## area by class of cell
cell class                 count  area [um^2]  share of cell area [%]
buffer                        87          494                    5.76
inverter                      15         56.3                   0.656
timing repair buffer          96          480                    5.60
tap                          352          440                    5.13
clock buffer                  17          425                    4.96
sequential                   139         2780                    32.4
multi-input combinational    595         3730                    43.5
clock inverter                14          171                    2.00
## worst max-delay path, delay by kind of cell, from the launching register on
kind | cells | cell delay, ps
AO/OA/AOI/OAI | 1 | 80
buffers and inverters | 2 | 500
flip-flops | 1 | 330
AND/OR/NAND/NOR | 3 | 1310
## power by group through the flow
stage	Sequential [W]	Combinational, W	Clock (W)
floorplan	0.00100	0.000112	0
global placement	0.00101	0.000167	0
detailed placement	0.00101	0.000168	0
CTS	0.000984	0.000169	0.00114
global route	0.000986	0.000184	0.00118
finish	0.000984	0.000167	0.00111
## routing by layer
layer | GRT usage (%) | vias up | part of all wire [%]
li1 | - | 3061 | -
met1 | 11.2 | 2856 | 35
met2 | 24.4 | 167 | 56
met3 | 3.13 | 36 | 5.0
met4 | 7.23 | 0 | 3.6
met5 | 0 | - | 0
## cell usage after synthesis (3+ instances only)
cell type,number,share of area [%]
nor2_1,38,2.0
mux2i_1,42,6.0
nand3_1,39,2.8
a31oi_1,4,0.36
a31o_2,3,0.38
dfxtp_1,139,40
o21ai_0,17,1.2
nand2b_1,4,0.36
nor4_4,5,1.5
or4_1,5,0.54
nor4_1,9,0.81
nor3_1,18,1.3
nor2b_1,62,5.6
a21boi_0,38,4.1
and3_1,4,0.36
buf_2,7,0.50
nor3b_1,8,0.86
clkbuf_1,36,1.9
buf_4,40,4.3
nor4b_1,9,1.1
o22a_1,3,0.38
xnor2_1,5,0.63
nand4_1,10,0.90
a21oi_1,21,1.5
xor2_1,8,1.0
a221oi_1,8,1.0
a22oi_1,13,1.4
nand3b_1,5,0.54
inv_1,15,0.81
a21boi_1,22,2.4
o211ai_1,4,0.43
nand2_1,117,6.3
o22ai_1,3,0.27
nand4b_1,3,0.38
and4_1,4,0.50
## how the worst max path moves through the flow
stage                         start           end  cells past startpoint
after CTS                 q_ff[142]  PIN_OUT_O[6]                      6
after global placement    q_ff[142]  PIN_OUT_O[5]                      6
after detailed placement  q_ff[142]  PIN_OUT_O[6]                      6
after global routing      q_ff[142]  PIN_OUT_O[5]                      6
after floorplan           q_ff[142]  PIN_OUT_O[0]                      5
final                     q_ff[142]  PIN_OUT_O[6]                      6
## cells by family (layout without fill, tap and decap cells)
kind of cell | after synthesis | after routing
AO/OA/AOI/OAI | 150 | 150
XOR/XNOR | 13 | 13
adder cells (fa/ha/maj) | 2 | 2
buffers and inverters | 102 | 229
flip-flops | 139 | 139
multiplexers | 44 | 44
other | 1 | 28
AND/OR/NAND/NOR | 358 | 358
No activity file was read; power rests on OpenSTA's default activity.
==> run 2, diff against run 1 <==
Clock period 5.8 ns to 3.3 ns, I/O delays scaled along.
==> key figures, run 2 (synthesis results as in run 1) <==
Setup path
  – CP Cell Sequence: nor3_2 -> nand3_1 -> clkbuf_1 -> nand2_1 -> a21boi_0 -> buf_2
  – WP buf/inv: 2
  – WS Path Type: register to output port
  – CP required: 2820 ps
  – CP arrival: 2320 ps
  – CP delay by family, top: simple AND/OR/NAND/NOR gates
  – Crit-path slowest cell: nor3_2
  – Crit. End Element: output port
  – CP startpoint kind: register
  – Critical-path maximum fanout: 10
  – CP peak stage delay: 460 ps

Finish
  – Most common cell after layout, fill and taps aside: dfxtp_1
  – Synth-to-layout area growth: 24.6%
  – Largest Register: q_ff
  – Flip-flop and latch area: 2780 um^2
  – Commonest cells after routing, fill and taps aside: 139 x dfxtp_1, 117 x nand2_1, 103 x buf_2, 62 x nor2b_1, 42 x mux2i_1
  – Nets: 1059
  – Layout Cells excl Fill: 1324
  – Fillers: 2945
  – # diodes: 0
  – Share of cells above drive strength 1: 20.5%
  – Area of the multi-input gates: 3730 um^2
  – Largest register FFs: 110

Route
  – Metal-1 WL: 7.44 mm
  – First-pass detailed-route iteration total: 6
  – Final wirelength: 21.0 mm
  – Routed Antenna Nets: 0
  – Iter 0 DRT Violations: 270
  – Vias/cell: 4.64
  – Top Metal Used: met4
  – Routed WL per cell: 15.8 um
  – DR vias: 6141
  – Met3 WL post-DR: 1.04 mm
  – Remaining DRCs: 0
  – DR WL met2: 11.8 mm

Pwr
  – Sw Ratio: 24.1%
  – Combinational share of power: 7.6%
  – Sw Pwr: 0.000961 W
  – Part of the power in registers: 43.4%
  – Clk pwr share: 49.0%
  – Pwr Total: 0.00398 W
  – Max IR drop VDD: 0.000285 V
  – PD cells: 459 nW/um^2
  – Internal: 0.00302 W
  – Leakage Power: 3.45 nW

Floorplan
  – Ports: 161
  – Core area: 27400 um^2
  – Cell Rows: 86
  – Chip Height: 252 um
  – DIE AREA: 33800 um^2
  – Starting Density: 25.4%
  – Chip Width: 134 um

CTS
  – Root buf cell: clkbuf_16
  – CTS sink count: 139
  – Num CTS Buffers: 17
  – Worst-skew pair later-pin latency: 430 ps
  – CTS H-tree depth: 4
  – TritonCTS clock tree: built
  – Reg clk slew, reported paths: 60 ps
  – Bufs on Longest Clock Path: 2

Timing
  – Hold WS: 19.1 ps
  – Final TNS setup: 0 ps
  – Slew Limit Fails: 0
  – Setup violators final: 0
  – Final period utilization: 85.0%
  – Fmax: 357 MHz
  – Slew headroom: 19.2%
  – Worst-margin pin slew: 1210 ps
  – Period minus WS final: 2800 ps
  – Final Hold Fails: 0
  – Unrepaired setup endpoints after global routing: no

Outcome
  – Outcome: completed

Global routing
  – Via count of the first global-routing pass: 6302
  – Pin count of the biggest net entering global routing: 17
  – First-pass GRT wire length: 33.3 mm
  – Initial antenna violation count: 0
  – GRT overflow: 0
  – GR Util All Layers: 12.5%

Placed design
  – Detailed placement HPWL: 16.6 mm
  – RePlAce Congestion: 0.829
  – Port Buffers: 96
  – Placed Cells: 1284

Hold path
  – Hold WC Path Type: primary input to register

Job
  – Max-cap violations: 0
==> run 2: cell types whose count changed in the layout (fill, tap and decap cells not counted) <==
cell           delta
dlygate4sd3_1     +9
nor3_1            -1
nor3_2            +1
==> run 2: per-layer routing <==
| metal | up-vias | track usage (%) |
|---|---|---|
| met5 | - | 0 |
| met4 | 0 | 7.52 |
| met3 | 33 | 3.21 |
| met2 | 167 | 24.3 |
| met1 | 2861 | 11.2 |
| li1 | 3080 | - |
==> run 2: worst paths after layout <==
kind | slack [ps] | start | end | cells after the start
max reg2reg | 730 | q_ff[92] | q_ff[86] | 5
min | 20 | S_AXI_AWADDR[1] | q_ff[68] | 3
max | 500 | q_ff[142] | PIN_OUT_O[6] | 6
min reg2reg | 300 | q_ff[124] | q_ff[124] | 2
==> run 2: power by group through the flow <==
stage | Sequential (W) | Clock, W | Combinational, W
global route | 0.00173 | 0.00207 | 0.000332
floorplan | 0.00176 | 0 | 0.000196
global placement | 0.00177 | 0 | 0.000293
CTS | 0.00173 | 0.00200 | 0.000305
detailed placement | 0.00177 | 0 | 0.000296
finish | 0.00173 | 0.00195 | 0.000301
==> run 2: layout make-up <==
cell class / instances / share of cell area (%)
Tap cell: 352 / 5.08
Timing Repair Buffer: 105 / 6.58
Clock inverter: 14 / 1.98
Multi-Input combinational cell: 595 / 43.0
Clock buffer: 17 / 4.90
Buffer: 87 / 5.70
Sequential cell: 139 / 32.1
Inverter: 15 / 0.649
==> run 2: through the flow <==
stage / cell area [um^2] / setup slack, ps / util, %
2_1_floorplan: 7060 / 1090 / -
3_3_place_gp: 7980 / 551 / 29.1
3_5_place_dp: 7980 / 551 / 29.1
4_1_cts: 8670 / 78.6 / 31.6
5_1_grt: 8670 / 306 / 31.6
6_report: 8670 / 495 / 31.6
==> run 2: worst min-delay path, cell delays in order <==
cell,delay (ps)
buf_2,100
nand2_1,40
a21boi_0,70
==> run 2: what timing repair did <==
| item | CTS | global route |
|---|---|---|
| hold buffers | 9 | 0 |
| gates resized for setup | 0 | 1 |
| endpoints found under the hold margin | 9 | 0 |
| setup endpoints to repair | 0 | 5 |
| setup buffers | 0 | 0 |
**src/core/bcms_pkg.sv**
```systemverilog
package bcms_pkg;

  // ==========================================================================
  // Clock rates and timing.
  localparam int CORE_CLK_MHZ = 100;
  localparam int SHIFT_CLK_MAX_MHZ = 33;
  // Core cycles per shift clock period, rounded up so the rate stays at or below the maximum.
  localparam int SHIFT_DIV = (CORE_CLK_MHZ + SHIFT_CLK_MAX_MHZ - 1) / SHIFT_CLK_MAX_MHZ;
  localparam int SHIFT_PERIODS = 23;
  localparam int MASK_BITS = 16;
  localparam int BOOT_BLOCK_CLKS = 16;
  localparam int CHIP_CLR_MAX_CLKS = 20;
  localparam int CHIP_CLR_CLKS = 4;

  // ==========================================================================
  // Register byte offsets on the Wishbone bus.
  localparam logic [7:0] REG_CMD = 8'h04;
  localparam logic [7:0] REG_BRIDGE_CTRL = 8'h08;
  localparam logic [7:0] REG_CHIP_CTRL = 8'h0c;
  localparam logic [7:0] REG_CLK_MASK = 8'h10;
  localparam logic [7:0] REG_GPIO_OE = 8'h14;
  localparam logic [7:0] REG_GPIO_OUT = 8'h18;
  localparam logic [7:0] REG_GPIO_IN = 8'h1c;
  localparam logic [7:0] REG_PM_CSR = 8'h20;
  localparam logic [7:0] REG_STATUS = 8'h24;

  // ==========================================================================
  // Field positions and reset values.
  localparam int BCTL_SEC_RST_BIT = 0;
  localparam int CHIP_RST_BIT = 0;
  localparam int CHIP_LIVE_MODE_BIT = 1;
  localparam int GPIO_SET_LSB = 0;
  localparam int GPIO_CLR_LSB = 4;
  localparam int GPIO_SHIFT_CLK_PIN = 0;
  localparam int GPIO_SHIFT_CTRL_PIN = 2;
  localparam int GPIO_LIVE_PIN = 3;
  localparam logic [2:0] CMD_RST = 3'h0;
  localparam logic [15:0] CLK_MASK_RST = 16'h0000;
  localparam logic [3:0] GPIO_RST = 4'h0;
  localparam logic [1:0] PM_D0 = 2'h0;
  localparam logic [1:0] PM_D1 = 2'h1;
  localparam logic [1:0] PM_D2 = 2'h2;
  localparam logic [1:0] PM_D3HOT = 2'h3;

  // ==========================================================================
  // Sequencer states.
  typedef enum logic [1:0] {
    SEQ_BOOT,
    SEQ_SHIFT,
    SEQ_RUN
  } bcms_seq_t;

endpackage

```
**src/core/bcms_sequencer.sv**
```systemverilog
`timescale 1ns/1ps
`default_nettype none

// ============================================================================
// Reset, clock mask and power state sequencing for a two-port bus bridge.
module bcms_sequencer (
  input wire logic i_core_clk,
  input wire logic i_resetn,
  input wire logic i_wb_cyc,
  input wire logic i_wb_stb,
  input wire logic i_wb_we,
  input wire logic [7:0] i_wb_adr,
  input wire logic [31:0] i_wb_dat,
  input wire logic [3:0] i_wb_sel,
  output logic [31:0] o_wb_dat,
  output logic o_wb_ack,
  input wire logic i_clock_mask_serial_in,
  input wire logic i_secondary_clock_source,
  input wire logic i_bus_power_clock_control_pin,
  input wire logic [3:0] i_gpio,
  output logic [3:0] o_gpio,
  output logic [3:0] o_gpio_oe,
  output logic [9:0] o_secondary_clock_outputs,
  output logic o_secondary_rst_n,
  output logic o_pri_if_oe,
  output logic o_sec_ctrl_oe,
  output logic o_sec_ad_drive_low,
  output logic o_buffer_flush,
  output logic o_cfg_ready,
  output logic o_io_enable,
  output logic o_mem_enable,
  output logic o_master_enable,
  output logic o_return_delayed_completions
);

  // ==========================================================================
  // Reset release synchroniser and pin synchronisers.
  logic [1:0] rel_reg;
  logic prim_rel;
  logic mask_bit_sync;
  logic sclk_sync;
  logic bpcc_sync;
  logic [3:0] gpio_sync;

  // Flops take only constants under reset; release reaches logic two edges late.
  always_ff @(posedge i_core_clk or negedge i_resetn) begin
    if (!i_resetn) begin
      rel_reg <= 2'b00;
    end else begin
      rel_reg <= {rel_reg[0], 1'b1};
    end
  end
  assign prim_rel = rel_reg[1];

  bcms_sync #(.WIDTH(7)) u_pin_sync (
    .i_core_clk(i_core_clk),
    .i_resetn(i_resetn),
    .i_async({i_clock_mask_serial_in, i_secondary_clock_source,
      i_bus_power_clock_control_pin, i_gpio}),
    .o_sync({mask_bit_sync, sclk_sync, bpcc_sync, gpio_sync})
  );

  // ==========================================================================
  // Registers.
  bcms_pkg::bcms_seq_t seq_reg;
  bcms_pkg::bcms_seq_t seq_next;
  logic [2:0] cmd_reg;
  logic sec_bit_reg;
  logic chip_bit_reg;
  logic live_mode_reg;
  logic [15:0] clk_mask_reg;
  logic [3:0] gpio_oe_reg;
  logic [3:0] gpio_out_reg;
  logic [1:0] pm_reg;
  logic [4:0] boot_cnt_reg;
  logic [4:0] chip_cnt_reg;
  logic soft_rst_reg;
  logic ack_reg;
  logic [31:0] rdat_reg;
  logic pri_oe_reg;
  logic sec_oe_reg;
  logic [9:0] sclk_out_reg;

  logic sh_busy;
  logic sh_done;
  logic sh_clk;
  logic sh_ctrl;
  logic [15:0] sh_mask;

  localparam logic [4:0] BOOT_LAST = 5'(bcms_pkg::BOOT_BLOCK_CLKS);
  localparam logic [4:0] CHIP_LAST = 5'(bcms_pkg::CHIP_CLR_CLKS);

  // ==========================================================================
  // Bus decode.
  wire ready = (boot_cnt_reg == BOOT_LAST);
  wire req = i_wb_cyc && i_wb_stb && !ack_reg && ready;
  wire wr = i_wb_cyc && i_wb_stb && ack_reg && i_wb_we; // Commit at the edge that shows ack.
  wire wr_lo = wr && i_wb_sel[0];
  wire wr_cmd = wr_lo && (i_wb_adr == bcms_pkg::REG_CMD);
  wire wr_bctl = wr_lo && (i_wb_adr == bcms_pkg::REG_BRIDGE_CTRL);
  wire wr_chip = wr_lo && (i_wb_adr == bcms_pkg::REG_CHIP_CTRL);
  wire wr_mask = wr && (i_wb_adr == bcms_pkg::REG_CLK_MASK);
  wire wr_oe = wr_lo && (i_wb_adr == bcms_pkg::REG_GPIO_OE);
  wire wr_out = wr_lo && (i_wb_adr == bcms_pkg::REG_GPIO_OUT);
  wire wr_pm = wr_lo && (i_wb_adr == bcms_pkg::REG_PM_CSR);
  wire [1:0] pm_req = i_wb_dat[1:0];
  wire chip_set = wr_chip && i_wb_dat[bcms_pkg::CHIP_RST_BIT] && !chip_bit_reg;
  wire pm_wake = wr_pm && (pm_reg == bcms_pkg::PM_D3HOT) && (pm_req == bcms_pkg::PM_D0);
  wire sec_set = wr_bctl && i_wb_dat[bcms_pkg::BCTL_SEC_RST_BIT] && !sec_bit_reg;
  wire shift_start = (seq_reg != bcms_pkg::SEQ_SHIFT) && (seq_next == bcms_pkg::SEQ_SHIFT);

  // ==========================================================================
  // Live insertion halt and effective enables.
  wire live_halt = live_mode_reg && !gpio_oe_reg[bcms_pkg::GPIO_LIVE_PIN]
    && gpio_sync[bcms_pkg::GPIO_LIVE_PIN];
  wire [2:0] eff_en = live_halt ? 3'h0 : cmd_reg;
  wire sec_rst_active = !prim_rel || sec_bit_reg || chip_bit_reg
    || (seq_reg != bcms_pkg::SEQ_RUN);
  wire d3_stop = (pm_reg == bcms_pkg::PM_D3HOT) && bpcc_sync;

  // ==========================================================================
  // Sequencer next state: boot wait, mask shift, running.
  always_comb begin
    seq_next = seq_reg;
    case (seq_reg)
      bcms_pkg::SEQ_BOOT: begin
        if (prim_rel) begin
          seq_next = bcms_pkg::SEQ_SHIFT;
        end
      end
      bcms_pkg::SEQ_SHIFT: begin
        if (sh_done) begin
          seq_next = bcms_pkg::SEQ_RUN;
        end
      end
      default: begin
        if (chip_set || sec_set) begin
          seq_next = bcms_pkg::SEQ_SHIFT;
        end
      end
    endcase
  end

  bcms_mask_shift u_shift (
    .i_core_clk(i_core_clk),
    .i_resetn(i_resetn),
    .i_start(shift_start),
    .i_mask_bit(mask_bit_sync),
    .o_busy(sh_busy),
    .o_done(sh_done),
    .o_shift_clk(sh_clk),
    .o_shift_ctrl(sh_ctrl),
    .o_mask(sh_mask)
  );

  // Sequencing, boot block counter and chip reset self clear.
  always_ff @(posedge i_core_clk or negedge i_resetn) begin
    if (!i_resetn) begin
      seq_reg <= bcms_pkg::SEQ_BOOT;
      boot_cnt_reg <= 5'h00;
      chip_cnt_reg <= 5'h00;
      soft_rst_reg <= 1'b0;
    end else begin
      seq_reg <= seq_next;
      if (prim_rel && !ready) begin
        boot_cnt_reg <= boot_cnt_reg + 5'h01;
      end
      soft_rst_reg <= chip_set || pm_wake;
      if (chip_bit_reg && !sec_bit_reg && (seq_reg == bcms_pkg::SEQ_RUN)) begin
        chip_cnt_reg <= chip_cnt_reg + 5'h01;
      end else begin
        chip_cnt_reg <= 5'h00;
      end
    end
  end

  // Configuration registers; a soft reset restores defaults, but the chip bit holds and the secondary bit copies it, and it also drops o_pri_if_oe.
  always_ff @(posedge i_core_clk or negedge i_resetn) begin
    if (!i_resetn) begin
      cmd_reg <= bcms_pkg::CMD_RST;
      sec_bit_reg <= 1'b0;
      chip_bit_reg <= 1'b0;
      live_mode_reg <= 1'b0;
      clk_mask_reg <= bcms_pkg::CLK_MASK_RST;
      gpio_oe_reg <= bcms_pkg::GPIO_RST;
      gpio_out_reg <= bcms_pkg::GPIO_RST;
      pm_reg <= bcms_pkg::PM_D0;
    end else if (soft_rst_reg) begin
      cmd_reg <= bcms_pkg::CMD_RST;
      sec_bit_reg <= chip_bit_reg;
      live_mode_reg <= 1'b0;
      clk_mask_reg <= bcms_pkg::CLK_MASK_RST;
      gpio_oe_reg <= bcms_pkg::GPIO_RST;
      gpio_out_reg <= bcms_pkg::GPIO_RST;
      pm_reg <= bcms_pkg::PM_D0;
    end else begin
      if (wr_cmd) begin
        cmd_reg <= i_wb_dat[2:0];
      end
      if (chip_set) begin
        sec_bit_reg <= 1'b1;
      end else if (wr_bctl) begin
        sec_bit_reg <= i_wb_dat[bcms_pkg::BCTL_SEC_RST_BIT];
      end
      if (chip_set) begin
        chip_bit_reg <= 1'b1;
      end else if (chip_cnt_reg >= CHIP_LAST) begin
        chip_bit_reg <= 1'b0;
      end
      if (wr_chip) begin
        live_mode_reg <= i_wb_dat[bcms_pkg::CHIP_LIVE_MODE_BIT];
      end
      // A shift result wins over a software write landing in the same cycle.
      if (sh_done) begin
        clk_mask_reg <= sh_mask;
      end else if (wr_mask) begin
        if (i_wb_sel[0]) begin
          clk_mask_reg[7:0] <= i_wb_dat[7:0];
        end
        if (i_wb_sel[1]) begin
          clk_mask_reg[15:8] <= i_wb_dat[15:8];
        end
      end
      if (wr_oe) begin
        gpio_oe_reg <= (gpio_oe_reg | i_wb_dat[bcms_pkg::GPIO_SET_LSB +: 4])
          & ~i_wb_dat[bcms_pkg::GPIO_CLR_LSB +: 4];
      end
      if (wr_out) begin
        gpio_out_reg <= (gpio_out_reg | i_wb_dat[bcms_pkg::GPIO_SET_LSB +: 4])
          & ~i_wb_dat[bcms_pkg::GPIO_CLR_LSB +: 4];
      end
      if (wr_pm && (pm_req == bcms_pkg::PM_D3HOT)) begin
        pm_reg <= bcms_pkg::PM_D3HOT;
      end
      // Requests for D1 or D2 fall through and leave the state alone.
    end
  end

  // ==========================================================================
  // Read data and acknowledge.
  wire [31:0] rd_word =
    (i_wb_adr == bcms_pkg::REG_CMD) ? {29'h0, cmd_reg} :
    (i_wb_adr == bcms_pkg::REG_BRIDGE_CTRL) ? {31'h0, sec_bit_reg} :
    (i_wb_adr == bcms_pkg::REG_CHIP_CTRL) ? {30'h0, live_mode_reg, chip_bit_reg} :
    (i_wb_adr == bcms_pkg::REG_CLK_MASK) ? {16'h0, clk_mask_reg} :
    (i_wb_adr == bcms_pkg::REG_GPIO_OE) ? {28'h0, gpio_oe_reg} :
    (i_wb_adr == bcms_pkg::REG_GPIO_OUT) ? {28'h0, gpio_out_reg} :
    (i_wb_adr == bcms_pkg::REG_GPIO_IN) ? {28'h0, gpio_sync} :
    (i_wb_adr == bcms_pkg::REG_PM_CSR) ? {30'h0, pm_reg} :
    (i_wb_adr == bcms_pkg::REG_STATUS) ? {25'h0, eff_en, (seq_reg == bcms_pkg::SEQ_RUN),
      live_halt, sec_rst_active, sh_busy} : 32'h0;

  always_ff @(posedge i_core_clk or negedge i_resetn) begin
    if (!i_resetn) begin
      ack_reg <= 1'b0;
      rdat_reg <= 32'h0;
    end else begin
      ack_reg <= req;
      if (req && !i_wb_we) begin
        rdat_reg <= rd_word;
      end
    end
  end
  assign o_wb_ack = ack_reg;
  assign o_wb_dat = rdat_reg;

  // ==========================================================================
  // Secondary clock gating: pairs for slots, single bits for devices.
  logic [9:0] clk_en;
  genvar g;
  generate
    for (g = 0; g < 4; g++) begin : g_slot
      assign clk_en[g] = !(clk_mask_reg[2*g] && clk_mask_reg[2*g+1]);
    end
    for (g = 4; g < 9; g++) begin : g_dev
      assign clk_en[g] = !clk_mask_reg[g+4];
    end
  endgenerate
  assign clk_en[9] = !clk_mask_reg[13];

  // Output drivers; primary and secondary enables drop at once on reset.
  always_ff @(posedge i_core_clk or negedge i_resetn) begin
    if (!i_resetn) begin
      sclk_out_reg <= 10'h3ff;
      pri_oe_reg <= 1'b0;
      sec_oe_reg <= 1'b0;
    end else begin
      for (int i = 0; i < 10; i++) begin
        sclk_out_reg[i] <= d3_stop ? 1'b0 : (clk_en[i] ? sclk_sync : 1'b1);
      end
      pri_oe_reg <= prim_rel && !chip_bit_reg && !soft_rst_reg;
      sec_oe_reg <= !sec_rst_active;
    end
  end

  // Shift control owns pins 0 and 2 while busy; the rest stay tri-stated then.
  assign o_gpio[0] = sh_busy ? sh_clk : gpio_out_reg[0];
  assign o_gpio[1] = gpio_out_reg[1];
  assign o_gpio[2] = sh_busy ? sh_ctrl : gpio_out_reg[2];
  assign o_gpio[3] = gpio_out_reg[3];
  assign o_gpio_oe = sh_busy ? 4'h5 : gpio_oe_reg;
  assign o_secondary_clock_outputs = sclk_out_reg;
  assign o_secondary_rst_n = !sec_rst_active;
  assign o_pri_if_oe = pri_oe_reg;
  assign o_sec_ctrl_oe = sec_oe_reg;
  assign o_sec_ad_drive_low = sec_rst_active;
  assign o_buffer_flush = sec_rst_active;
  assign o_cfg_ready = ready;
  assign {o_master_enable, o_mem_enable, o_io_enable} = eff_en;
  assign o_return_delayed_completions = !live_halt;
endmodule // bcms_sequencer

`default_nettype wire

```
**src/core/bcms_sync.sv**
```systemverilog
`timescale 1ns/1ps
`default_nettype none

// ============================================================================
// Two-flop synchroniser for signals entering the core clock domain.
module bcms_sync #(
  parameter int WIDTH = 1
) (
  input wire logic i_core_clk,
  input wire logic i_resetn,
  input wire logic [WIDTH-1:0] i_async,
  output logic [WIDTH-1:0] o_sync
);

  logic [WIDTH-1:0] meta_reg;
  logic [WIDTH-1:0] sync_reg;

  // The first stage feeds only the second stage.
  always_ff @(posedge i_core_clk or negedge i_resetn) begin
    if (!i_resetn) begin
      meta_reg <= '0;
      sync_reg <= '0;
    end else begin
      meta_reg <= i_async;
      sync_reg <= meta_reg;
    end
  end

  assign o_sync = sync_reg;

endmodule // bcms_sync

`default_nettype wire

```
**src/core/bcms_mask_shift.sv**
```systemverilog
`timescale 1ns/1ps
`default_nettype none

// ============================================================================
// Drives the external mask shift register and collects the serial mask word.
module bcms_mask_shift (
  input wire logic i_core_clk,
  input wire logic i_resetn,
  input wire logic i_start,
  input wire logic i_mask_bit,
  output logic o_busy,
  output logic o_done,
  output logic o_shift_clk,
  output logic o_shift_ctrl,
  output logic [bcms_pkg::MASK_BITS-1:0] o_mask
);

  localparam logic [7:0] DIV_LAST = 8'(bcms_pkg::SHIFT_DIV - 1);
  localparam logic [7:0] DIV_HALF = 8'(bcms_pkg::SHIFT_DIV / 2);
  localparam logic [7:0] PER_LAST = 8'(bcms_pkg::SHIFT_PERIODS - 1);
  localparam logic [7:0] BITS = 8'(bcms_pkg::MASK_BITS);

  logic busy_reg;
  logic done_reg;
  logic [7:0] phase_reg;
  logic [7:0] period_reg;
  logic [7:0] bit_cnt_reg;
  logic [bcms_pkg::MASK_BITS-1:0] mask_reg;
  wire period_end = busy_reg && (phase_reg == DIV_LAST);
  // Sample just before the rising edge, when the synchronised bit has settled.
  wire sample = busy_reg && (period_reg != 8'h00) && (phase_reg == DIV_HALF - 8'h01)
    && (bit_cnt_reg < BITS);

  // Period 0 loads, the rest shift; 23 periods in all, 16 of them sampled.
  always_ff @(posedge i_core_clk or negedge i_resetn) begin
    if (!i_resetn) begin
      busy_reg <= 1'b0;
      done_reg <= 1'b0;
      phase_reg <= 8'h00;
      period_reg <= 8'h00;
      bit_cnt_reg <= 8'h00;
      mask_reg <= bcms_pkg::CLK_MASK_RST;
    end else begin
      done_reg <= period_end && (period_reg == PER_LAST);
      if (i_start && !busy_reg) begin
        busy_reg <= 1'b1;
        phase_reg <= 8'h00;
        period_reg <= 8'h00;
        bit_cnt_reg <= 8'h00;
      end else if (period_end) begin
        phase_reg <= 8'h00;
        period_reg <= period_reg + 8'h01;
        if (period_reg == PER_LAST) begin
          busy_reg <= 1'b0;
        end
      end else if (busy_reg) begin
        phase_reg <= phase_reg + 8'h01;
      end
      if (sample) begin
        mask_reg <= {mask_reg[bcms_pkg::MASK_BITS-2:0], i_mask_bit};
        bit_cnt_reg <= bit_cnt_reg + 8'h01;
      end
    end
  end

  // Clock is low for the first half of each period, so its rate is core / 4.
  assign o_shift_clk = busy_reg && (phase_reg >= DIV_HALF);
  assign o_shift_ctrl = busy_reg && (period_reg != 8'h00);
  assign o_busy = busy_reg;
  assign o_done = done_reg;
  assign o_mask = mask_reg;
endmodule // bcms_mask_shift

`default_nettype wire

```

----------

## Task directions
Retype the portion of the data above that starts on the line with "Clock Path: 2" and finishes on the line with "Hold Fails: 0", including both of those lines.

## Task response
  – Bufs on Longest Clock Path: 2

Timing
  – Hold WS: 19.1 ps
  – Final TNS setup: 0 ps
  – Slew Limit Fails: 0
  – Setup violators final: 0
  – Final period utilization: 85.0%
  – Fmax: 357 MHz
  – Slew headroom: 19.2%
  – Worst-margin pin slew: 1210 ps
  – Period minus WS final: 2800 ps
  – Final Hold Fails: 0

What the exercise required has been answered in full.